2018年3月、オレンジの会長兼最高経営責任者のStéphane Richard氏は、当グループの経営委員会を更新し、15
人のメンバーから成る新しいより多角的及び国際的なチームを設立すると発表した。当該チームの任務は、
Essentials2020 を通じて達成した進展を利用し、オレンジのマルチ・サービス事業者への転換を主導すること
である。新たな経営委員会は、2018年5月2日付で業務を開始した。
ネットワークへの投資
2018年のネットワークへの投資(通信ライセンスを除く。)は、当グループのCapexの62%を占めた。特に、ブ
ロードバンド及び超高速ブロードバンド・インターネット接続を提供するネットワークの敷設は、
Essentials2020 戦略計画の5つの手段の1つである。フランスにおいて、オレンジは、ネットワークの敷設に対
して2015年から2018年の間に90億ユーロを投資し、そのうち30億ユーロが光ファイバーに関するものであっ
た。
超高速固定回線ブロードバンド・ネットワーク
当グループは、超高速固定回線ブロードバンド・ネットワークの展開を加速し続け、前年比で新たに5.9百万世
帯が接続可能になった。2018年12月31日現在、オレンジが全世界で有する超高速ブロードバンドに接続可能な
世帯は32.5百万世帯(前年比22.4%増)となり、そのうちスペインは13.8百万世帯、フランスは11.8百万世帯、
残りの欧州は6.4百万世帯であった。フランスでは、2018年末現在で光ファイバーの対象市場の世帯及び商業施
設11.8百万のうち、自己資本のみを利用し9.3百万の光ファイバー接続を構築した。
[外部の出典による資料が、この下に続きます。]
**src/source/pico_l15_pkg.sv**
```systemverilog
/*
  pico to l1.5 bridge definitions
  interface widths, request, size and return codes, shared structs
*/
`default_nettype none

package pico_l15_pkg;

    // interface widths
    localparam int CORE_ADDR_W = 32;
    localparam int L15_ADDR_W  = 40;
    localparam int WORD_W      = 32;
    localparam int DWORD_W     = 64;
    localparam int WSTRB_W     = 4;
    localparam int AMO_OP_W    = 4;
    localparam int RQTYPE_W    = 5;
    localparam int SIZE_W      = 3;
    localparam int RETTYPE_W   = 4;

    typedef logic [CORE_ADDR_W-1:0] addr32_t;
    typedef logic [L15_ADDR_W-1:0]  addr40_t;
    typedef logic [WORD_W-1:0]      word_t;
    typedef logic [DWORD_W-1:0]     dword_t;
    typedef logic [WSTRB_W-1:0]     wstrb_t;
    typedef logic [AMO_OP_W-1:0]    amo_op_t;
    typedef logic [RQTYPE_W-1:0]    rqtype_t;
    typedef logic [SIZE_W-1:0]      size_t;
    typedef logic [RETTYPE_W-1:0]   rettype_t;

    // atomic opcode for plain loads and stores
    localparam amo_op_t AMO_OP_NONE = '0;

    // l1.5 request types
    localparam rqtype_t RQ_LOAD  = 5'b00000;
    localparam rqtype_t RQ_STORE = 5'b00001;
    localparam rqtype_t RQ_AMO   = 5'b00110;

    // access sizes, zero is left for an illegal strobe pattern
    localparam size_t SZ_1B = 3'b001;
    localparam size_t SZ_2B = 3'b010;
    localparam size_t SZ_4B = 3'b011;

    // l1.5 return types
    localparam rettype_t RET_LOAD      = 4'b0000;
    localparam rettype_t RET_STORE_ACK = 4'b0100;
    localparam rettype_t RET_AMO       = 4'b1110;

    // decoder wait machine
    typedef enum logic {
        ACK_IDLE,
        ACK_WAIT
    } ack_state_e;

    // kind of the request in flight
    typedef enum logic [1:0] {
        KIND_NONE,
        KIND_LOAD,
        KIND_STORE,
        KIND_AMO
    } req_kind_e;

    typedef struct packed {
        rqtype_t rqtype;
        amo_op_t amo_op;
        size_t   size;
        addr40_t address;
        dword_t  data;
        logic    nc;
    } l15_req_t;

    typedef struct packed {
        rettype_t rettype;
        dword_t   data;
    } l15_ret_t;

    // core is little endian, the l1.5 beat is big endian
    function automatic word_t swap_bytes(input word_t w);
        return {w[7:0], w[15:8], w[23:16], w[31:24]};
    endfunction

endpackage

`default_nettype wire

```
**src/source/pico_request_decoder.sv**
```systemverilog
/*
  request decoder
  turns a core memory request into one l1.5 load, store or atomic
  and holds the request valid until the cache acks it
*/
`default_nettype none

module pico_request_decoder (
    input  wire                         clk,
    input  wire                         rst_n,
    input  wire                         mem_valid,
    input  wire pico_l15_pkg::addr32_t  mem_addr,
    input  wire pico_l15_pkg::wstrb_t   mem_wstrb,
    input  wire pico_l15_pkg::word_t    mem_wdata,
    input  wire pico_l15_pkg::amo_op_t  mem_amo_op,
    input  wire                         l15_ack,
    // header ack is not needed, the full ack ends the wait
    input  wire                         l15_header_ack,
    output logic                        new_request,
    output logic                        l15_val,
    output pico_l15_pkg::l15_req_t      l15_req
);

    localparam int EXT_W = pico_l15_pkg::L15_ADDR_W - pico_l15_pkg::CORE_ADDR_W;

    logic                     valid_q;
    logic                     valid_qq;
    pico_l15_pkg::ack_state_e state;
    pico_l15_pkg::ack_state_e state_next;
    pico_l15_pkg::word_t      wdata_swapped;
    logic                     is_store;
    logic                     is_amo;

    // two stage history of the core valid
    always_ff @(posedge clk) begin
        if (!rst_n) begin
            valid_q  <= 1'b0;
            valid_qq <= 1'b0;
        end else begin
            valid_q  <= mem_valid;
            valid_qq <= valid_q;
        end
    end

    // rising edge of the registered valid marks a fresh request
    assign new_request = valid_q & ~valid_qq;

    // ack wins over a new request in the same cycle
    always_comb begin
        state_next = state;
        if (l15_ack) begin
            state_next = pico_l15_pkg::ACK_IDLE;
        end else if (new_request) begin
            state_next = pico_l15_pkg::ACK_WAIT;
        end
    end

    always_ff @(posedge clk) begin
        if (!rst_n) begin
            state <= pico_l15_pkg::ACK_IDLE;
        end else begin
            state <= state_next;
        end
    end

    // idle: only the new request pulse
    // waiting: keep valid up as long as the core does
    assign l15_val = (state == pico_l15_pkg::ACK_WAIT) ? mem_valid : new_request;

    // any strobe means a write, amo opcode turns it into an atomic
    assign is_store = |mem_wstrb;
    assign is_amo   = is_store && (mem_amo_op != pico_l15_pkg::AMO_OP_NONE);

    assign wdata_swapped = pico_l15_pkg::swap_bytes(mem_wdata);

    // request fields, all zero while the core is idle
    always_comb begin
        l15_req = '0;
        if (mem_valid) begin
            l15_req.amo_op  = mem_amo_op;
            // sign extend into the 40 bit space
            l15_req.address = {{EXT_W{mem_addr[pico_l15_pkg::CORE_ADDR_W-1]}}, mem_addr};
            // upper half of the space is io, atomics bypass the cache too
            l15_req.nc      = mem_addr[pico_l15_pkg::CORE_ADDR_W-1] | is_amo;
            if (is_store) begin
                l15_req.rqtype = is_amo ? pico_l15_pkg::RQ_AMO : pico_l15_pkg::RQ_STORE;
                // word copied into both halves, the cache picks by address
                l15_req.data   = {wdata_swapped, wdata_swapped};
                case (mem_wstrb)
                    4'b1111: begin
                        l15_req.size = pico_l15_pkg::SZ_4B;
                    end
                    4'b1100, 4'b0011: begin
                        l15_req.size = pico_l15_pkg::SZ_2B;
                    end
                    4'b1000, 4'b0100, 4'b0010, 4'b0001: begin
                        l15_req.size = pico_l15_pkg::SZ_1B;
                    end
                    default: begin
                        // unaligned or split strobes, not a legal access
                        l15_req.size = '0;
                    end
                endcase
            end else begin
                // loads always fetch the full word
                l15_req.rqtype = pico_l15_pkg::RQ_LOAD;
                l15_req.size   = pico_l15_pkg::SZ_4B;
            end
        end
    end

endmodule

`default_nettype wire

```
**src/source/pico_request_tracker.sv**
```systemverilog
/*
  request tracker
  keeps the kind and word lane of the single request in flight
*/
`default_nettype none

module pico_request_tracker (
    input  wire                          clk,
    input  wire                          rst_n,
    input  wire                          new_request,
    input  wire pico_l15_pkg::wstrb_t    mem_wstrb,
    input  wire pico_l15_pkg::amo_op_t   mem_amo_op,
    input  wire                          addr_bit2,
    input  wire                          mem_ready,
    output pico_l15_pkg::req_kind_e      kind,
    output logic                         lane_low
);

    pico_l15_pkg::req_kind_e kind_new;

    // same classification the decoder applies to the live inputs
    always_comb begin
        if (mem_wstrb == '0) begin
            kind_new = pico_l15_pkg::KIND_LOAD;
        end else if (mem_amo_op != pico_l15_pkg::AMO_OP_NONE) begin
            kind_new = pico_l15_pkg::KIND_AMO;
        end else begin
            kind_new = pico_l15_pkg::KIND_STORE;
        end
    end

    // kind lives from the new request until the core sees ready
    always_ff @(posedge clk) begin
        if (!rst_n) begin
            kind <= pico_l15_pkg::KIND_NONE;
        end else if (new_request) begin
            kind <= kind_new;
        end else if (mem_ready) begin
            kind <= pico_l15_pkg::KIND_NONE;
        end
    end

    // address bit 2 set means the low half of the big endian beat
    always_ff @(posedge clk) begin
        if (new_request) begin
            lane_low <= addr_bit2;
        end
    end

endmodule

`default_nettype wire

```
**src/source/pico_response_encoder.sv**
```systemverilog
/*
  response encoder
  acks each l1.5 return at once and hands the core its read word
  together with a one cycle ready pulse
*/
`default_nettype none

module pico_response_encoder (
    input  wire                          clk,
    input  wire                          rst_n,
    input  wire                          ret_val,
    input  wire pico_l15_pkg::l15_ret_t  l15_ret,
    input  wire pico_l15_pkg::req_kind_e kind,
    input  wire                          lane_low,
    output logic                         ret_ack,
    output logic                         mem_ready,
    output pico_l15_pkg::word_t          mem_rdata
);

    pico_l15_pkg::word_t ret_word;
    pico_l15_pkg::word_t rdata_next;
    logic                has_data;

    // the bridge never stalls the return path
    assign ret_ack = ret_val;

    // loads and atomics carry data back, a store ack does not
    assign has_data = (kind == pico_l15_pkg::KIND_LOAD) ||
                      (kind == pico_l15_pkg::KIND_AMO);

    // pick the addressed word out of the 64 bit beat
    always_comb begin
        if (lane_low) begin
            ret_word = l15_ret.data[pico_l15_pkg::WORD_W-1:0];
        end else begin
            ret_word = l15_ret.data[pico_l15_pkg::DWORD_W-1:pico_l15_pkg::WORD_W];
        end
    end

    // back to core byte order, zero for stores
    always_comb begin
        if (has_data) begin
            rdata_next = pico_l15_pkg::swap_bytes(ret_word);
        end else begin
            rdata_next = '0;
        end
    end

    // ready follows the return by one cycle
    always_ff @(posedge clk) begin
        if (!rst_n) begin
            mem_ready <= 1'b0;
        end else begin
            mem_ready <= ret_val;
        end
    end

    // read data lands together with ready and holds until the next return
    always_ff @(posedge clk) begin
        if (ret_val) begin
            mem_rdata <= rdata_next;
        end
    end

endmodule

`default_nettype wire

```
**src/source/pico_l15_bridge.sv**
```systemverilog
/*
  pico to l1.5 bridge top
  request decoder, in-flight tracker and response encoder
*/
`default_nettype none

module pico_l15_bridge (
    input  wire                          clk,
    input  wire                          rst_n,
    // core memory port
    input  wire                          mem_valid,
    input  wire pico_l15_pkg::addr32_t   mem_addr,
    input  wire pico_l15_pkg::wstrb_t    mem_wstrb,
    input  wire pico_l15_pkg::word_t     mem_wdata,
    input  wire pico_l15_pkg::amo_op_t   mem_amo_op,
    output logic                         mem_ready,
    output pico_l15_pkg::word_t          mem_rdata,
    // l1.5 request side
    output logic                         l15_val,
    output pico_l15_pkg::l15_req_t       l15_req,
    input  wire                          l15_ack,
    input  wire                          l15_header_ack,
    // l1.5 return side
    input  wire                          ret_val,
    input  wire pico_l15_pkg::l15_ret_t  l15_ret,
    output logic                         ret_ack
);

    logic                    new_request;
    pico_l15_pkg::req_kind_e kind;
    logic                    lane_low;

    pico_request_decoder u_decoder (
        .clk            (clk),
        .rst_n          (rst_n),
        .mem_valid      (mem_valid),
        .mem_addr       (mem_addr),
        .mem_wstrb      (mem_wstrb),
        .mem_wdata      (mem_wdata),
        .mem_amo_op     (mem_amo_op),
        .l15_ack        (l15_ack),
        .l15_header_ack (l15_header_ack),
        .new_request    (new_request),
        .l15_val        (l15_val),
        .l15_req        (l15_req)
    );

    // only address bit 2 matters once the request is accepted
    pico_request_tracker u_tracker (
        .clk         (clk),
        .rst_n       (rst_n),
        .new_request (new_request),
        .mem_wstrb   (mem_wstrb),
        .mem_amo_op  (mem_amo_op),
        .addr_bit2   (mem_addr[2]),
        .mem_ready   (mem_ready),
        .kind        (kind),
        .lane_low    (lane_low)
    );

    pico_response_encoder u_encoder (
        .clk       (clk),
        .rst_n     (rst_n),
        .ret_val   (ret_val),
        .l15_ret   (l15_ret),
        .kind      (kind),
        .lane_low  (lane_low),
        .ret_ack   (ret_ack),
        .mem_ready (mem_ready),
        .mem_rdata (mem_rdata)
    );

endmodule

`default_nettype wire

```
**config.mk**
```make
export PLATFORM = sky130hd
export DESIGN_NAME = pico_l15_bridge
export DESIGN_NICKNAME = d
export VERILOG_FILES = /design/src/source/pico_l15_pkg.sv /design/src/source/pico_request_decoder.sv /design/src/source/pico_request_tracker.sv /design/src/source/pico_response_encoder.sv /design/src/source/pico_l15_bridge.sv
export SDC_FILE = /design/constraint.sdc
export NUM_CORES = 1
export LEC_CHECK = 0
export ABC_AREA = 1
export BUFFER_PORTS_ARGS = -buffer_cell sky130_fd_sc_hd__buf_2
export CORE_AREA = 2 2 115 117
export CTS_BUF_LIST = sky130_fd_sc_hd__clkbuf_4 sky130_fd_sc_hd__clkbuf_8
export CTS_CLUSTER_DIAMETER = 50
export CTS_CLUSTER_SIZE = 25
export DETAILED_ROUTE_END_ITERATION = 12
export DIE_AREA = 0 0 117 119
export PLACE_DENSITY = 0.68
export SLEW_MARGIN = 20
export SYNTH_ARGS = -nofsm -noshare
export SYNTH_HDL_FRONTEND = slang
export SYNTH_HIERARCHICAL = 1
export SYNTH_SLANG_ARGS = --single-unit
```
**constraint.sdc**
```tcl
create_clock -name clk -period 1.1 [get_ports clk]
set_input_delay 0.055 -clock clk [delete_from_list [all_inputs] [get_ports clk]]
set_output_delay 0.055 -clock clk [all_outputs]
set_load 0.05 [all_outputs]
```
# --- After elaboration in Yosys (flattened, before gate mapping) ---
# Index checks and enable logic that the tools add are counted.
op_classes:
  eq_ne: 9
  mux: 12
  bitwise_logic: 4
  reduce_logical: 9
ops:
  columns: ["op", "n"]
  rows:
  - ["$mux 117", 1]
  - ["$mux 64", 1]
  - ["$mux 32", 1]
  - ["$eq 4x4->1 const B", 3]
  - ["$eq 4x2->1 const B", 2]
  - ["$mux 2", 4]
  - ["$reduce_or 4->1", 2]
  - ["$pmux 2 s3", 1]
  - ["$mux 5", 1]
  - ["$eq 4x1->1 const B", 1]
  - ["$eq 4x3->1 const B", 1]
  - ["$logic_not 4->1", 1]
  - ["$reduce_bool 4->1", 1]
  - ["$reduce_or 2->1", 2]
  - ["$mux 3", 1]
  - ["$eq 2x1->1 const B", 1]
  - ["$eq 2x2->1 const B", 1]
  - ["$mux 1", 2]
  - ["$not 1->1", 2]
  - ["$reduce_bool 2->1", 1]
  - ["$and 1x1->1", 1]
  - ["$logic_and 1x1->1", 1]
  - ["$logic_or 1x1->1", 1]
  - ["$or 1x1->1", 1]
totals:
  register_bits: 39

# --- Logic depth before layout (Yosys ltp) ---
# Gate-level depths: netlist of the first run.
logic_depth:
  depth_word: 5
  depth_mapped: 6
  depth_no_buf: 6

# --- Modules after synthesis ---
# Netlist of the first run, hierarchy kept.
modules_own_cells:
  columns: ["mod", "instances", "cells_per_inst", "area_per_inst_um2", "seq_area_each_um2"]
  rows:
  - ["pico_response_encoder", 1, 206, 1690.4, 980.9]
  - ["pico_request_decoder", 1, 225, 1112.3, 60.1]
  - ["pico_request_tracker", 1, 23, 156.4, 70.1]

# --- Worst setup path after synthesis of the first run ---
# Ideal clock, no wire load.
synth_timing:
  path_kind: "input to output"
  from: "input port mem_valid"
  to: "output port l15_req[35] (netlist name)"
  arrival_time_ns: 1.411
  required_time_ns: 1.045
  slack_ns: -0.366
  path_stages: 5
  n_path_buf: 3
  cell_sequence: "buf_2 > nand2_4 > buf_6 > nor2_1 > buf_4"
synth_lines:
  columns: ["element", "line_no", "source"]
  rows:
  - ["from (decl)", "pico_l15_bridge.sv:11", "input wire mem_valid,"]
  - ["to (decl)", "pico_l15_bridge.sv:20", "output pico_l15_pkg::l15_req_t l15_req,"]

# --- Worst setup path after layout of the first run ---
layout_timing:
  from: "register u_decoder.valid_q"
  to: "output port l15_val"
layout_between:
  elab_chain_cells: 2
layout_rtl:
  columns: ["element", "line_no", "source"]
  rows:
  - ["from (decl)", "pico_request_decoder.sv:26", "logic valid_q;"]
  - ["from (signal assigned)", "pico_request_decoder.sv:40", "valid_q <= mem_valid;"]
  - ["$and 1x1->1", "pico_request_decoder.sv:46", "assign new_request = valid_q & ~valid_qq;"]
  - ["named net new_request", "pico_l15_bridge.sv:29", "logic new_request;"]
  - ["$mux 1", "pico_request_decoder.sv:68", "assign l15_val = (state == pico_l15_pkg::ACK_WAIT) ? mem_valid : new_request;"]
  - ["to (decl)", "pico_l15_bridge.sv:19", "output logic l15_val,"]
# The timed path passes the listed nets, and every way through them passes these cells.

==> results of run 1 <==
-- cell usage in the layout, fill, tap and decap left out, types with 2 or more instances in the layout --
cell and n:
nor2_2 28, a21oi_2 2, buf_6 5, buf_4 23, edfxtp_1 33, diode_2 2, inv_2 3, nor2_1 42
clkbuf_16 6, buf_12 18, clkbuf_8 5, nand2_4 7, nand2_2 10, inv_1 111, dlygate4sd3_1 2, buf_2 264
conb_1 3, dfxtp_1 4, nor2_4 38, nand2_1 100, o21ai_0 2, bufinv_16 2
-- power by group through the flow --
| stage | Sequential (mW) | Clock [mW] | Combinational (mW) |
|---|---|---|---|
| 3_5_place_dp | 1.71 | 0 | 2.38 |
| 2_1_floorplan | 1.95 | 0 | 1.51 |
| 4_1_cts | 1.68 | 1.44 | 2.40 |
| 5_1_grt | 1.68 | 1.50 | 2.71 |
| 3_3_place_gp | 1.70 | 0 | 2.38 |
| 6_report | 1.68 | 1.39 | 2.56 |
-- layout make-up --
type	instances	area share
multi-input cells	236	0.254
flip-flops and latches	38	0.205
clock inverters	3	0.0120
repair buffers	319	0.393
clock buffers	5	0.0129
inverters	115	0.0816
diodes	2	0.000938
well taps	176	0.0413
-- repair_timing --
item / CTS / global route
resized for setup: 7 / 96
hold buffers: 2 / 0
pin swaps: 2 / 26
hold endpoints to repair: 2 / 0
setup buffers: 1 / 2
cloned: 0 / 9
setup endpoints to repair: 1 / 74
-- through the flow --
step	total power [mW]	worst slack (ns)	hold WS, ns	instance area (um^2)
global placement	4.08	0.0289	0.221	4700
detailed placement	4.08	0.00972	0.228	4700
CTS	5.52	-0.0806	0.00827	4880
global route	5.89	-0.117	0.0137	5340
floorplan	3.46	-0.215	0.131	3230
finish	5.63	-0.0621	0.0204	5340
-- worst max-delay path: cells and delay by family, from the launching register on --
family | cells | cell delay [ns]
buffers and inverters | 2 | 0.21
DFF | 1 | 0.34
AOI/OAI and AO/OA | 1 | 0.11
and+or+nand+nor | 2 | 0.16
-- how the worst max path moves through the flow --
| stage | from | endpoint | slack, ns | cells past startpoint |
|---|---|---|---|---|
| after floorplan | mem_wstrb[0] | l15_req[33] | -0.22 | 5 |
| after global placement | u_tracker/lane_low | u_encoder/mem_rdata[30] | 0.03 | 4 |
| after detailed placement | u_tracker/lane_low | u_encoder/mem_rdata[30] | 0.01 | 3 |
| after CTS | u_decoder/valid_q | l15_val | -0.08 | 5 |
| after global routing | u_decoder/valid_q | l15_val | -0.12 | 5 |
| final | u_decoder/valid_q | l15_val | -0.06 | 5 |
-- sequential cells by signal (all words and copies together), names as in the netlist --
register             count
u_decoder/state          1
u_decoder/valid_q        1
u_tracker/kind           1
u_encoder/mem_ready      1
u_tracker/lane_low       1
u_encoder/mem_rdata     32
u_decoder/valid_qq       1
-- metal layers --
metal  vias up  global-route usage
met3        11              0.0473
met1      1497               0.160
met5         -                   0
li1       1746                   -
met2       173               0.286
met4         2              0.0485
==> flow_summary.json, run 1 <==
{
  "status": "complete, but fails checks",
  "violations": "negative setup slack",
  "grt.total_usage": 0.153,
  "num_vias": 3429,
  "drt-vias-per-instance": 3.84,
  "io_pins": 298,
  "yosysWarnings": 6,
  "finClkSkew_ns": 0.00308,
  "crit_fanout": 2,
  "drcViolationCount": 0,
  "grt_pass1_wl_mm": 16.4,
  "place_hpwl_mm": 9.53,
  "hold_viol": 0,
  "drv_slew": 0,
  "multiInputGateArea_um2": 1360,
  "worstPathArrival_ns": 1.11,
  "root_buffer": "clkbuf_8",
  "setup_ws_ns": -0.0621,
  "met2WireLength_mm": 6.41,
  "rsz0062_at_grt": "yes",
  "routed_wl_mm": 12.1,
  "fin_nets": 861,
  "grt_max_degree": 44,
  "die_area_um2": 13900,
  "clock_path_buffers": 2,
  "p_per_area_nw_per_um2": 1050,
  "regToRegSetupSlack_ns": -0.06,
  "slowest_delay_ns": 0.34,
  "fp.dieW_um": 117,
  "fill_cells": 1345,
  "crit_chain": "inv_2 -> nor2_4 -> nor2_4 -> a21oi_4 -> buf_6",
  "p_int_mw": 3.32,
  "timing.fmax_ghz": 0.861,
  "final_cell_count_no_fill": 894,
  "layout_min_cycle_time_ns": 1.16,
  "setup-violations-final": 28,
  "pwr-share-seq": 0.298,
  "crit_required_ns": 1.04,
  "wl_per_cell_um": 13.5,
  "worstHoldStart": "rst_n",
  "dr.first_iter.drc_count": 115,
  "m1WireLength_mm": 4.35,
  "clkPwrFrac": 0.247,
  "end_kind": "output port",
  "p_switching_mw": 2.31,
  "r2r_start": "u_tracker/lane_low",
  "hold_path_class": "in -> reg",
  "io_buffers": 289,
  "clk_pin_slew_ns": 0.07,
  "die_h_um": 119,
  "num_rows": 42,
  "place_inst": 870,
  "clk_latency_ns": 0.28,
  "grt_pass1_vias": 3107,
  "layout-drive-gt1-share": 0.581,
  "hold_end": "u_encoder/mem_ready",
  "syn_inst": 450,
  "gr-total-overflow": 0,
  "worstSetupPathType": "reg -> out",
  "critPathMostFrequentCell": "nor2_4",
  "fin_crit_sh": 1.06,
  "syn_avg_cell_area_um2": 6.50,
  "holdPathStages": 3,
  "rr_worst_depth": 4,
  "wl_met3_mm": 1.14,
  "rr_endpoint": "u_encoder/mem_rdata[30]",
  "core-area_um2": 12900,
  "numCtsBuffers": 5,
  "drtPass1Iterations": 6,
  "critPathLaunchType": "register",
  "ff_latch_area_um2": 1090,
  "cts.sinks": 38,
  "cts_max_level": 2,
  "ir_worst_vdd_mv": 0.560,
  "p_comb_frac": 0.455,
  "gp_congestion": 0.788,
  "finalSetupTns_ns": -0.873,
  "ant_nets": 0,
  "crit_slowest_cell": "dfxtp_2",
  "p_leak_nw": 3.21,
  "start_util": 0.227,
  "syn_to_final_growth_pct": 82.4,
  "netlist_area_um2": 2930,
  "topRoutingLayerUsed": "met5",
  "drv_cap": 0,
  "switching_share": 0.409,
  "cts_tree": "built",
  "final_util": 0.414,
  "antenna_found_initial": 3
}
(Power assumes the default switching activity.)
オレンジは、フランスにお
いて光ファイバー・ネットワークの69%を敷設し(情報源:ARCEP)、2018年に地方自治体の光ファイバー・ネッ
トワークの運営に関して新たに6つの契約(Bourgogne-Franche-Comté、Gironde、Vienne-Deux Sèvres、Orne及
びVar、並びにグアドループの海底ケーブル。下記参照のこと。)に署名した。オレンジは、特に、人口が希薄
なエリアにおける敷設を推進し、2018年は2017年と比較して40%増加した。加えて、2018年5月にオレンジは、
「AMII」エリア(投資の意向表明要請の対象となるエリア)での光ファイバーの展開に関して、フランス政府と
契約を締結した(連結財務書類に対する注記14.1を参照のこと。)。
2018年4月、オレンジはさらに、小売市場で事業を行っている欧州諸国において衛星を利用した超高速ブロード
バンド・インターネット・アクセスのサービス向上を図るためのEutelsatとの商業協定を発表した。この契約
により、当グループは、全ての欧州顧客にデジタル・サービスへの高品質なアクセスを提供できるようにな
る。これには、従来型の超高速ブロードバンド・ネットワークの導入が時々困難な農村地域の顧客も含まれて
いる。
フランスの固定回線電話ネットワークの近代化
フランスにおいて、オレンジは、今後も固定回線電話サービスを維持するために、1970年代に敷設された公衆
交換電話網(PSTN)技術を段階的に交換してきた。現在国際的な通信標準であるIP(インターネット・プロトコ
ル)ベースの技術は、すでにフランスで11百万人近くのオレンジの顧客により利用されている。オレンジは、段
階的に、オレンジの古いSTN技術を全ての固定回線電話顧客のために交換する。2018年11月15日以降、オレンジ
は、フランス本土においてIPを利用した固定回線電話のみを販売している。
超高速ブロードバンド移動体通信ネットワーク(4G/4G+/5G)
2018年もオレンジは4G及び4G+ネットワークの敷設を続けた。フランス及びスペインでは、主に、都市部以外で
のカバー率の拡大及び主要都市での速度の向上を目指して投資を行った。2018年12月31日現在、4Gの人口カ
バー率は、フランスで98.6%、スペインで96.9%、ポーランドで99.8%に達した。フランスでは、2019年末ま
でにオレンジのほぼ全ての3Gの施設が4Gに移行する。さらに、成長中の顧客の利用ニーズを充足させるため、
オレンジ4G+はすでに数々の都市で敷設されている。アフリカ及び中東では、特にマリ、モロッコ及びセネガル
において現在も展開を続けている。これらの投資により、2018年12月31日現在でオレンジが全世界で有する4G
顧客の数は56.2百万人(前年比21.7%増)となり、そのうちフランスは15百万人、スペインは9.8百万人、欧州は
14.8百万人、アフリカ及び中東は16.7百万人であった(関連会社及びジョイント・ベンチャーを除く。)。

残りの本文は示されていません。